• **PROVIDED MATERIAL**
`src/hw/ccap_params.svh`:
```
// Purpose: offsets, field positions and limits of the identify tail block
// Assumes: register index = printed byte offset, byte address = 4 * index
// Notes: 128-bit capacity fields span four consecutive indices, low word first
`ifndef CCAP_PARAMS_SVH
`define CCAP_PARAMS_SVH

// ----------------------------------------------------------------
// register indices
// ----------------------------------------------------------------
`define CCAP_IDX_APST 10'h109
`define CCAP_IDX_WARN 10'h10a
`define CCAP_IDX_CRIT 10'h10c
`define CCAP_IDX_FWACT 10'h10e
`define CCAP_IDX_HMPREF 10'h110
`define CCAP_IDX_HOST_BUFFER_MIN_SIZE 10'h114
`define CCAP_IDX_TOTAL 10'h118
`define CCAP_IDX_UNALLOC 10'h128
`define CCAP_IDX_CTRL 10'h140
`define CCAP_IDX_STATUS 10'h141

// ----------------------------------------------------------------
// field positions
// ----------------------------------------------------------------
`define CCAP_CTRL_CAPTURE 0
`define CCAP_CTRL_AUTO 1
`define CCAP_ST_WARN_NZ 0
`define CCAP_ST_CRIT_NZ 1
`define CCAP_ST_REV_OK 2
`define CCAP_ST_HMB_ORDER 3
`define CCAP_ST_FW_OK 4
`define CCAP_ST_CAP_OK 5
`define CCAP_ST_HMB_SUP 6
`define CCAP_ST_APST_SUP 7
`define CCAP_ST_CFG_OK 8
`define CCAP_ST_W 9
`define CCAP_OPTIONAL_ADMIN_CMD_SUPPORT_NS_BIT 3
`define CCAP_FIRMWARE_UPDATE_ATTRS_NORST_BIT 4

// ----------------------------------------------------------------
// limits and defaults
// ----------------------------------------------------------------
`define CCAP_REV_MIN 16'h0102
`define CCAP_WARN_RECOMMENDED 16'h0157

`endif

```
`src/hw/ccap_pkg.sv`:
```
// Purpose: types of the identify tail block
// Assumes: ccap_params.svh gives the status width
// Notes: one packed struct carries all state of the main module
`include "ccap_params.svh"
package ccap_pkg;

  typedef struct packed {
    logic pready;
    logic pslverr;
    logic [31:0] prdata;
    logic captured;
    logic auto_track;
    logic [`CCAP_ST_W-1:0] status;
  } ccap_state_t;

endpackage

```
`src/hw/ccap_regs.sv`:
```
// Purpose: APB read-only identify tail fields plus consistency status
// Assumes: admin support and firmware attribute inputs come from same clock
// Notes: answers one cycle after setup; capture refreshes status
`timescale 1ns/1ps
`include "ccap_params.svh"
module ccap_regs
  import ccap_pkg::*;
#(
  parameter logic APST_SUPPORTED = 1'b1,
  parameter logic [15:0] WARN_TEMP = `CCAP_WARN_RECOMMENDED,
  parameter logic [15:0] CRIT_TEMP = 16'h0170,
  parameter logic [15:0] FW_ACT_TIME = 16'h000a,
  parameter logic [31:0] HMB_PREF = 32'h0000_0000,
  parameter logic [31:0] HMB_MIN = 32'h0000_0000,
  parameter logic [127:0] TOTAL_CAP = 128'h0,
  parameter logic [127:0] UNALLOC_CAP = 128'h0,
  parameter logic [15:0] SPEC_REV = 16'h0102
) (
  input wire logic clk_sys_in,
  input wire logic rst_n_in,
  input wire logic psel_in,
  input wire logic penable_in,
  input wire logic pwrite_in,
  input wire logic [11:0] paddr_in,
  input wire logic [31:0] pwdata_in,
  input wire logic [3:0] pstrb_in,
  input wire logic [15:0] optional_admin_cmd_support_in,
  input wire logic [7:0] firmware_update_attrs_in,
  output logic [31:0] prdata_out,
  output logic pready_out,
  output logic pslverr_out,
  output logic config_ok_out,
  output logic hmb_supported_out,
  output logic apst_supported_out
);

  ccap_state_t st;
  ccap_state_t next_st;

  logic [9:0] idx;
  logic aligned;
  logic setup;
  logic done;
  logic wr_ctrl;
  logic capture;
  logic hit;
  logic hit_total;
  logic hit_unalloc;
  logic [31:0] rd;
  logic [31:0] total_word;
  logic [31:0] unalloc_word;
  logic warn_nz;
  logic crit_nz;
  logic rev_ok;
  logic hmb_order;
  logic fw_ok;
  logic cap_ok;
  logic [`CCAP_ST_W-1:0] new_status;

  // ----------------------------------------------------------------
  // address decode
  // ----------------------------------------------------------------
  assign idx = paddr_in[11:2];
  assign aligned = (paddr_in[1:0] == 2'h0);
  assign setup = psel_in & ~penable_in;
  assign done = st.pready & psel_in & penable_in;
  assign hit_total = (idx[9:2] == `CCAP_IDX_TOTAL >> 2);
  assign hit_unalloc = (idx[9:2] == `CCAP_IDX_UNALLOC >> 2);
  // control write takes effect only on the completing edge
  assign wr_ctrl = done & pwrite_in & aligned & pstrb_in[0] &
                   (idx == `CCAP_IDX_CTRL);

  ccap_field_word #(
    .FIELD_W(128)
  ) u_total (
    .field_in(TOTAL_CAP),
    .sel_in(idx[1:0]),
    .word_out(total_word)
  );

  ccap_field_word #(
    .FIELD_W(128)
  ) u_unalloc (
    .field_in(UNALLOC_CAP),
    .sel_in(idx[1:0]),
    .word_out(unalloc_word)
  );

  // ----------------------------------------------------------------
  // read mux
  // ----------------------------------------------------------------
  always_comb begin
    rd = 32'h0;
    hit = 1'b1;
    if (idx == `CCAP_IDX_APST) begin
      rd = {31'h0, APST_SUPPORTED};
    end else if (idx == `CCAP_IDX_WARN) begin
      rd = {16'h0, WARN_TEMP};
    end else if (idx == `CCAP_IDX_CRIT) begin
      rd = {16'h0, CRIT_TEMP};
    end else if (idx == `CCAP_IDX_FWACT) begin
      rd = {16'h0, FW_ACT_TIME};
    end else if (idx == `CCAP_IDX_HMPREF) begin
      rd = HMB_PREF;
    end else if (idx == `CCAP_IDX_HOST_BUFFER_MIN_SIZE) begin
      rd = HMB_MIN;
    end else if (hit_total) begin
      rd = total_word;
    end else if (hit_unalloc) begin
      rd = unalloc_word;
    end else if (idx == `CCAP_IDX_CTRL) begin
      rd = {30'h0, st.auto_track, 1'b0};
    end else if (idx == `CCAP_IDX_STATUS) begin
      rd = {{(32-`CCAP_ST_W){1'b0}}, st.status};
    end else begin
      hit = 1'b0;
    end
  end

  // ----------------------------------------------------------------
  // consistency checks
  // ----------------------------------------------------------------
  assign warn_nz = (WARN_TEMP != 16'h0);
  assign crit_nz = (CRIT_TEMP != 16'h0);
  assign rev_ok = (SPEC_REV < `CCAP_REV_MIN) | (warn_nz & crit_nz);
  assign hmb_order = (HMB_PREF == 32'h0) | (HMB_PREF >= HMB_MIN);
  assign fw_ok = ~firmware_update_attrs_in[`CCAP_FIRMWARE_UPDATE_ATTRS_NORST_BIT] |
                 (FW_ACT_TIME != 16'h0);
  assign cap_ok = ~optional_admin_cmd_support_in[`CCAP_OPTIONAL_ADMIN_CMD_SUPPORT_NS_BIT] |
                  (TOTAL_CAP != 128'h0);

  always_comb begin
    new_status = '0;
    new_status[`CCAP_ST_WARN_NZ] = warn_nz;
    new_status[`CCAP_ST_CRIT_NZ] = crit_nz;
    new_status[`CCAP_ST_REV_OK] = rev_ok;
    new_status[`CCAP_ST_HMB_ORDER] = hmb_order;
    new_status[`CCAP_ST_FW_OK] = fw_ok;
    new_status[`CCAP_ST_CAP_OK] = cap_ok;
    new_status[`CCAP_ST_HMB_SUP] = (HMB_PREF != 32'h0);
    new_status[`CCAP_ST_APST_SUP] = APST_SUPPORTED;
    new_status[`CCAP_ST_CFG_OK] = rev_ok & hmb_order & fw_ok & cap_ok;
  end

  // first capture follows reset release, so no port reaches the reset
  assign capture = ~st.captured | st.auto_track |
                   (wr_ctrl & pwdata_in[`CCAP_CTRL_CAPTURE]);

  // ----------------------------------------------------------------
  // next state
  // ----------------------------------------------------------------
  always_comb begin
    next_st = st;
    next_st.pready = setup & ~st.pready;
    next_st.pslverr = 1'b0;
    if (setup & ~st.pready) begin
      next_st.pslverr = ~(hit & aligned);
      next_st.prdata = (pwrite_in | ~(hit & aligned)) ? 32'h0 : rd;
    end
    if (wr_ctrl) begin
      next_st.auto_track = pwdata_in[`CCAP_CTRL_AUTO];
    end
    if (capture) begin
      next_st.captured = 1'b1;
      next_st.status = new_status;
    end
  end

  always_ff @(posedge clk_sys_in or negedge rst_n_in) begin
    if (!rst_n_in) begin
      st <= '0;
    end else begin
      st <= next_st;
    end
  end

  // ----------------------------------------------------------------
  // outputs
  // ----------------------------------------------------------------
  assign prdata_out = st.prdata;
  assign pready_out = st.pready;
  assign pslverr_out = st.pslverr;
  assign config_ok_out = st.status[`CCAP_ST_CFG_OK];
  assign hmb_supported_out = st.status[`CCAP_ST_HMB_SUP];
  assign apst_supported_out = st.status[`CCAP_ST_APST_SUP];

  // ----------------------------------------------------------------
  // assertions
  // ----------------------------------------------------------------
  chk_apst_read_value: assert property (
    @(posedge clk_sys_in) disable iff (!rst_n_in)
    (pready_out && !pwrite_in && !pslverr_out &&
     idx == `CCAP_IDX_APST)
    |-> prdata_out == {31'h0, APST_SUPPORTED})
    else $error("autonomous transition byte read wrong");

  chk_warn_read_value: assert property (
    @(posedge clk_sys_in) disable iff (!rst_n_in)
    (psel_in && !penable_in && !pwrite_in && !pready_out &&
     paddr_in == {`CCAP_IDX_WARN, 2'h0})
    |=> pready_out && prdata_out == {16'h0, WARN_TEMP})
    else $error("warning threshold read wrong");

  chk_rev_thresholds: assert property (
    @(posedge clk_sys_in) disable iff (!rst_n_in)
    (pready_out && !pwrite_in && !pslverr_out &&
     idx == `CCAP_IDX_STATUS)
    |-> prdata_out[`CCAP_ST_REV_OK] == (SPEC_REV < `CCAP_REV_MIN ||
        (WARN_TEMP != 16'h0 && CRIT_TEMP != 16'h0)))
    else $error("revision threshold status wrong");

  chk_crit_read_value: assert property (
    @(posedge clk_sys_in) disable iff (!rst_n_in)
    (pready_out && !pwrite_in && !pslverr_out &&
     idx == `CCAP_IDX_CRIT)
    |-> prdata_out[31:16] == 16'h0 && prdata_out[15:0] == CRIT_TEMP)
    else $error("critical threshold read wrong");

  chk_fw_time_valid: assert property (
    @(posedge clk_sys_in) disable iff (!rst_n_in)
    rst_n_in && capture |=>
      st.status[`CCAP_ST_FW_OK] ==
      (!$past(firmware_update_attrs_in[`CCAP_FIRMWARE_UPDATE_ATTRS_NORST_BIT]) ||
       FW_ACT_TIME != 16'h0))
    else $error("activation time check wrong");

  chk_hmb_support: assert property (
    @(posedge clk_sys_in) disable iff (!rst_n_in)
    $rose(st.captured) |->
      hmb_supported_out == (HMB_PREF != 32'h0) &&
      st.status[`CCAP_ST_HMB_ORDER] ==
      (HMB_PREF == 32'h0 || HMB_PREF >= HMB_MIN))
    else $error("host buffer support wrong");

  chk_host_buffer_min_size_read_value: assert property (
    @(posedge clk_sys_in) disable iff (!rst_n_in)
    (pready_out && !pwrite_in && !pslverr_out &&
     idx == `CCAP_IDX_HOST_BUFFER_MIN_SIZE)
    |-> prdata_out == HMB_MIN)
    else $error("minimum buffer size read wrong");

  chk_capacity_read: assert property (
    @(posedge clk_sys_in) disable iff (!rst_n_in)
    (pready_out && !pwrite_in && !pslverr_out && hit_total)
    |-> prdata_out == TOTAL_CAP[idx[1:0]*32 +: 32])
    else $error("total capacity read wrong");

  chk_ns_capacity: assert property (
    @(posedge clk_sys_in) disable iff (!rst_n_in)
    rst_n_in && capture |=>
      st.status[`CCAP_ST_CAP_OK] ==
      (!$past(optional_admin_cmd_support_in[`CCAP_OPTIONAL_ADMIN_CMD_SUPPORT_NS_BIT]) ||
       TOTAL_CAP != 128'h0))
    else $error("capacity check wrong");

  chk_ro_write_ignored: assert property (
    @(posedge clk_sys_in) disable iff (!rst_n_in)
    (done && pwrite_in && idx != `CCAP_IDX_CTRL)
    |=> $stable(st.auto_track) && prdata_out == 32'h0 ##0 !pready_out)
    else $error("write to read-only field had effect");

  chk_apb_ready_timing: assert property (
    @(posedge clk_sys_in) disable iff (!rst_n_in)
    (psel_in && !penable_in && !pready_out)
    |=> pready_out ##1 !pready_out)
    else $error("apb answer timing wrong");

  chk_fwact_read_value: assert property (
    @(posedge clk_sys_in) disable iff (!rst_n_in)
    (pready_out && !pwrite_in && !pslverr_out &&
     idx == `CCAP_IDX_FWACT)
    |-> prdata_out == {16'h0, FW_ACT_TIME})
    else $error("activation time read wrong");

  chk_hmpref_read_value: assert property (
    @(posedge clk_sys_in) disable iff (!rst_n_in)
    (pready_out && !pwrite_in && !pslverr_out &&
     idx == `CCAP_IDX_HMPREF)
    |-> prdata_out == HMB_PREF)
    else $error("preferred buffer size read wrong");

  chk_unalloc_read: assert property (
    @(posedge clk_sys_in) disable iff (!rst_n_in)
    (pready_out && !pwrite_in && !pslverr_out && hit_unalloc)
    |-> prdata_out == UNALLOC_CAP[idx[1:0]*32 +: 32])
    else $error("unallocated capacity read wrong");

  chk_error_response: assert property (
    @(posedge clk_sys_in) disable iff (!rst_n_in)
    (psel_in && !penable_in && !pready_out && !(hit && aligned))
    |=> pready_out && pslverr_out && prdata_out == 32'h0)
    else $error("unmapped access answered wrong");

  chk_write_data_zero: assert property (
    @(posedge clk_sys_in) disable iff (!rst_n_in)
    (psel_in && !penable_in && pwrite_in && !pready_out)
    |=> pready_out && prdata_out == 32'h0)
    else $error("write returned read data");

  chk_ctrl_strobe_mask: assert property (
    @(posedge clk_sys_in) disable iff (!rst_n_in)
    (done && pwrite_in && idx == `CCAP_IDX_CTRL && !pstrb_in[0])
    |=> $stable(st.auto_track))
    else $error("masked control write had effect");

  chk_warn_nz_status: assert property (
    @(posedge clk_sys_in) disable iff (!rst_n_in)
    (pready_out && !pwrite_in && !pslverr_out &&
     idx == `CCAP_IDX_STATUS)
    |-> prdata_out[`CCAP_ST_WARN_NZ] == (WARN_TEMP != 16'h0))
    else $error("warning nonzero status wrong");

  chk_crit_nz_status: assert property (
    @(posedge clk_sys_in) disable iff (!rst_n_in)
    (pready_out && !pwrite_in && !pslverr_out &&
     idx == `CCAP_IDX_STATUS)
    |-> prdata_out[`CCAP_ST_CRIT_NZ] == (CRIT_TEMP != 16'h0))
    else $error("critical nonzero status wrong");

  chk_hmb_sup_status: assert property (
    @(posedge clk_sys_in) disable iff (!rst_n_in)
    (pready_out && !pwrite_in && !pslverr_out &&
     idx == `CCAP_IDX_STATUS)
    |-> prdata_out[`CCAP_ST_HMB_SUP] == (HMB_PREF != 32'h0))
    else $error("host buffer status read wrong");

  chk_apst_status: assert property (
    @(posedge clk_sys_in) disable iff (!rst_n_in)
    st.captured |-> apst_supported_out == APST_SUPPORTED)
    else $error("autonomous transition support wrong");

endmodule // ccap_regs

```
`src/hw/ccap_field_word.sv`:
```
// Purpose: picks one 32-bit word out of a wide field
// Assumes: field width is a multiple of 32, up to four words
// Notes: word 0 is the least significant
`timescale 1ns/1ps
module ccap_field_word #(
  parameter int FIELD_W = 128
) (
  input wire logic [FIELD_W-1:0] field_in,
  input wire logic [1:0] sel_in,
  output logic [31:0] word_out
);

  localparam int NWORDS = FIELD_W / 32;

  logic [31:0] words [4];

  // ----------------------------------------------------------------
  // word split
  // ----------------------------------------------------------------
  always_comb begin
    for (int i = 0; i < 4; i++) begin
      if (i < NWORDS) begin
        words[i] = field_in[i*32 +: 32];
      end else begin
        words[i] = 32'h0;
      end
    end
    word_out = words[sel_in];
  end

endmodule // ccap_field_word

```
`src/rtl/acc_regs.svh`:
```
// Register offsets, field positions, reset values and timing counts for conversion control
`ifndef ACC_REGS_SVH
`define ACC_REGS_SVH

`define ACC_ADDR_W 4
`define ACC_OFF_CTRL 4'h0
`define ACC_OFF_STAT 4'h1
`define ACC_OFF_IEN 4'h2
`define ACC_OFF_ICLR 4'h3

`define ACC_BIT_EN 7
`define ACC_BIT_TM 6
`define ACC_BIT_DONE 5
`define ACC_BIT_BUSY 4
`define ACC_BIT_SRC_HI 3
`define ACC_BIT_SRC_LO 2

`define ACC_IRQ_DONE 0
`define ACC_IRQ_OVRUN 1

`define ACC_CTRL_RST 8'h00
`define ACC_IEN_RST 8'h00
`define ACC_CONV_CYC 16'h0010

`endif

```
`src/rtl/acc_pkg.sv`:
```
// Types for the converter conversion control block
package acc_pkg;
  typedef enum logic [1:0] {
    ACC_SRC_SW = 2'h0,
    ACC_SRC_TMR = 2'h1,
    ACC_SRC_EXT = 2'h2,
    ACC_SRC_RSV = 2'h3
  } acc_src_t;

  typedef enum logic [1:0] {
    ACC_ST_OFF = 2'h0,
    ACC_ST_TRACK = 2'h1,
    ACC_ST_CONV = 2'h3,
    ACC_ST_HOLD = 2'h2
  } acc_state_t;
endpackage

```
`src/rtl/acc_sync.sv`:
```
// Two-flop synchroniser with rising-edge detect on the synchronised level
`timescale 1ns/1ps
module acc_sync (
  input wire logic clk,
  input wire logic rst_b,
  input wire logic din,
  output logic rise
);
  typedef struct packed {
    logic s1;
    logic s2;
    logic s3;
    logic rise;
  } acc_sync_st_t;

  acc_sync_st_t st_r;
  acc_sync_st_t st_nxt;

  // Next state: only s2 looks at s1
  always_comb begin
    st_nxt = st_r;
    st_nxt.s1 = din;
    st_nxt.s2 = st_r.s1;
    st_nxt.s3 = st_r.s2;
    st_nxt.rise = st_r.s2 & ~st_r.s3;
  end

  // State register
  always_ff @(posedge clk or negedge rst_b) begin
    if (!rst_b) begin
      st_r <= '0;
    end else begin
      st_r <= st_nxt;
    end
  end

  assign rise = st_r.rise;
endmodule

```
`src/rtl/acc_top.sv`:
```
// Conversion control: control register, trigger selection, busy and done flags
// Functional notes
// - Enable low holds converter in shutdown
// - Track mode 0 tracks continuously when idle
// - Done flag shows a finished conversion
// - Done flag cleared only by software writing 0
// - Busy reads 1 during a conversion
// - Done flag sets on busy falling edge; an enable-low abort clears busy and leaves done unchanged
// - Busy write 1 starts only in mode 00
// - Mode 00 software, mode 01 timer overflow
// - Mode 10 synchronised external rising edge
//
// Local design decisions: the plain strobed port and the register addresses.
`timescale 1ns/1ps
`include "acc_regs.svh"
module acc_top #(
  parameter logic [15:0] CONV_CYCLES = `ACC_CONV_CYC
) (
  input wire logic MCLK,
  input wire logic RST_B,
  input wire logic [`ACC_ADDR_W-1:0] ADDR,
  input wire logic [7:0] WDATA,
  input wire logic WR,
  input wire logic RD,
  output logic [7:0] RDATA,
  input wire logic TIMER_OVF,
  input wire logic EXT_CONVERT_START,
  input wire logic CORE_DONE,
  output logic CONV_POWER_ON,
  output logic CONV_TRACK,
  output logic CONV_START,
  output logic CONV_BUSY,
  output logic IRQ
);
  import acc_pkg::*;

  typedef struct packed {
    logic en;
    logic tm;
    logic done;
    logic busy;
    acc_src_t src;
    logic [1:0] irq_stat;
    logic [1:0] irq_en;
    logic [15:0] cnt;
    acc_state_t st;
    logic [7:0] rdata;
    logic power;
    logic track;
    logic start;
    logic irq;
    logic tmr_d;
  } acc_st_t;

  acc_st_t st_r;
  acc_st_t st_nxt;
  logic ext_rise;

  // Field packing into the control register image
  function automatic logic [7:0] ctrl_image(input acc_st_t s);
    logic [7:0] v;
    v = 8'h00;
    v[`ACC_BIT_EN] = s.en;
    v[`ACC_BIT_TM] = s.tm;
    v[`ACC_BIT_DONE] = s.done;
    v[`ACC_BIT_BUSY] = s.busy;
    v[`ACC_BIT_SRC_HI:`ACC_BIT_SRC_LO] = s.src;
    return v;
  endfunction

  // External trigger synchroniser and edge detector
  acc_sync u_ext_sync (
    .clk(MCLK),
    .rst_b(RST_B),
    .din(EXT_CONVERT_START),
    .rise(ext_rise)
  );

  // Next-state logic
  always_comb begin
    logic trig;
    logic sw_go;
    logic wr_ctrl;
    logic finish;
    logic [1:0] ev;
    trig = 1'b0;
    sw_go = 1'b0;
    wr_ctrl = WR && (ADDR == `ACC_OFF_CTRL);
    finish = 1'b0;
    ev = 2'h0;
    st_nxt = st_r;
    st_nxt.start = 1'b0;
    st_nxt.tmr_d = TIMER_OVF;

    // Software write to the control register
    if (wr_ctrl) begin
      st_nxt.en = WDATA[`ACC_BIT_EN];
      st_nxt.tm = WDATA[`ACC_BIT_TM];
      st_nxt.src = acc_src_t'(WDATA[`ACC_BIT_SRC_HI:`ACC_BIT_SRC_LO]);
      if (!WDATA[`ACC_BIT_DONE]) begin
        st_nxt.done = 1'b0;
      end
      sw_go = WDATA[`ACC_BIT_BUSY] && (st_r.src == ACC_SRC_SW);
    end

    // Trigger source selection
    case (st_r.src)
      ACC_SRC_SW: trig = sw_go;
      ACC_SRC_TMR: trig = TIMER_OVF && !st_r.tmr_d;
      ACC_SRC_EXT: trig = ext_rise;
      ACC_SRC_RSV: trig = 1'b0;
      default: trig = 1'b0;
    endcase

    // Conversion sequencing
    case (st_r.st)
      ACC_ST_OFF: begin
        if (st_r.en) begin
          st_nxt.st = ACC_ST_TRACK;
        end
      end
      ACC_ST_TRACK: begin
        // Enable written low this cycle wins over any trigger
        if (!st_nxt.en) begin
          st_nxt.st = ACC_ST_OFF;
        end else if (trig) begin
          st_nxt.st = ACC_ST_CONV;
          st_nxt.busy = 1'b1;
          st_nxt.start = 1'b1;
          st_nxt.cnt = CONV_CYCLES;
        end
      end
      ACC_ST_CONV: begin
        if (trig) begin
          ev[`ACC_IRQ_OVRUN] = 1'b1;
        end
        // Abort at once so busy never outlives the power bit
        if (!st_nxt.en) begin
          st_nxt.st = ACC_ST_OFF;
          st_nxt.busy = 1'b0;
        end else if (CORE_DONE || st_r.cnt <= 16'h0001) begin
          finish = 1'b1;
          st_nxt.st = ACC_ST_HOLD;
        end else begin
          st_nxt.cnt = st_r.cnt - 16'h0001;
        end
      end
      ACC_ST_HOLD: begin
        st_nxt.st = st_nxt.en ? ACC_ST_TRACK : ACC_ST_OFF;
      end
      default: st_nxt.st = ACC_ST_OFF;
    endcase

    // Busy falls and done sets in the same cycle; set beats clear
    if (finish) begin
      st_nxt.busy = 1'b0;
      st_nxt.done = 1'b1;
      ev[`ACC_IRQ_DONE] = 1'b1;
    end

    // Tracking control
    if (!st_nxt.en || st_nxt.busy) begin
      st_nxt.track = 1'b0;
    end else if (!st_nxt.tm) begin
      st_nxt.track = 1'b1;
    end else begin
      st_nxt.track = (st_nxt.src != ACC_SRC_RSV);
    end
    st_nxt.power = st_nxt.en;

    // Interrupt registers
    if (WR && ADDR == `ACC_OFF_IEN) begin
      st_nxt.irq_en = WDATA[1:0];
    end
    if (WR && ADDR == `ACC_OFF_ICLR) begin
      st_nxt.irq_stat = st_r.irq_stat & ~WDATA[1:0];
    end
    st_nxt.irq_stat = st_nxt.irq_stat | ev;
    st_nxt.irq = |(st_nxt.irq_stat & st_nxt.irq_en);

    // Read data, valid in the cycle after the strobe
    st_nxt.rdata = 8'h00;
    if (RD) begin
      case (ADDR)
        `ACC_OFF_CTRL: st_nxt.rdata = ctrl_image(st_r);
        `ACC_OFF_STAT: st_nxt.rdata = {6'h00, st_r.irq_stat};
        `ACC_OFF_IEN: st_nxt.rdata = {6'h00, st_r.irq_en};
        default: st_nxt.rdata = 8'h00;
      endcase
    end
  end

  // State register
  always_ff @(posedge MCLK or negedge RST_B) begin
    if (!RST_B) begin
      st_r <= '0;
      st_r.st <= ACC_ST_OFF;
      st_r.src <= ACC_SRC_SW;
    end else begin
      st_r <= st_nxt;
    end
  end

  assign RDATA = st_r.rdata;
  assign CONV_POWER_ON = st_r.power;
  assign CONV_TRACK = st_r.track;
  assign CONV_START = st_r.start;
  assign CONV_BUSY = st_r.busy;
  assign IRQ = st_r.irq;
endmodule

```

• **EXERCISE DESCRIPTION**
Select all lines in the listing that include the word "ifndef".

• **COMPLETED EXERCISE**
`ifndef CCAP_PARAMS_SVH
`ifndef ACC_REGS_SVH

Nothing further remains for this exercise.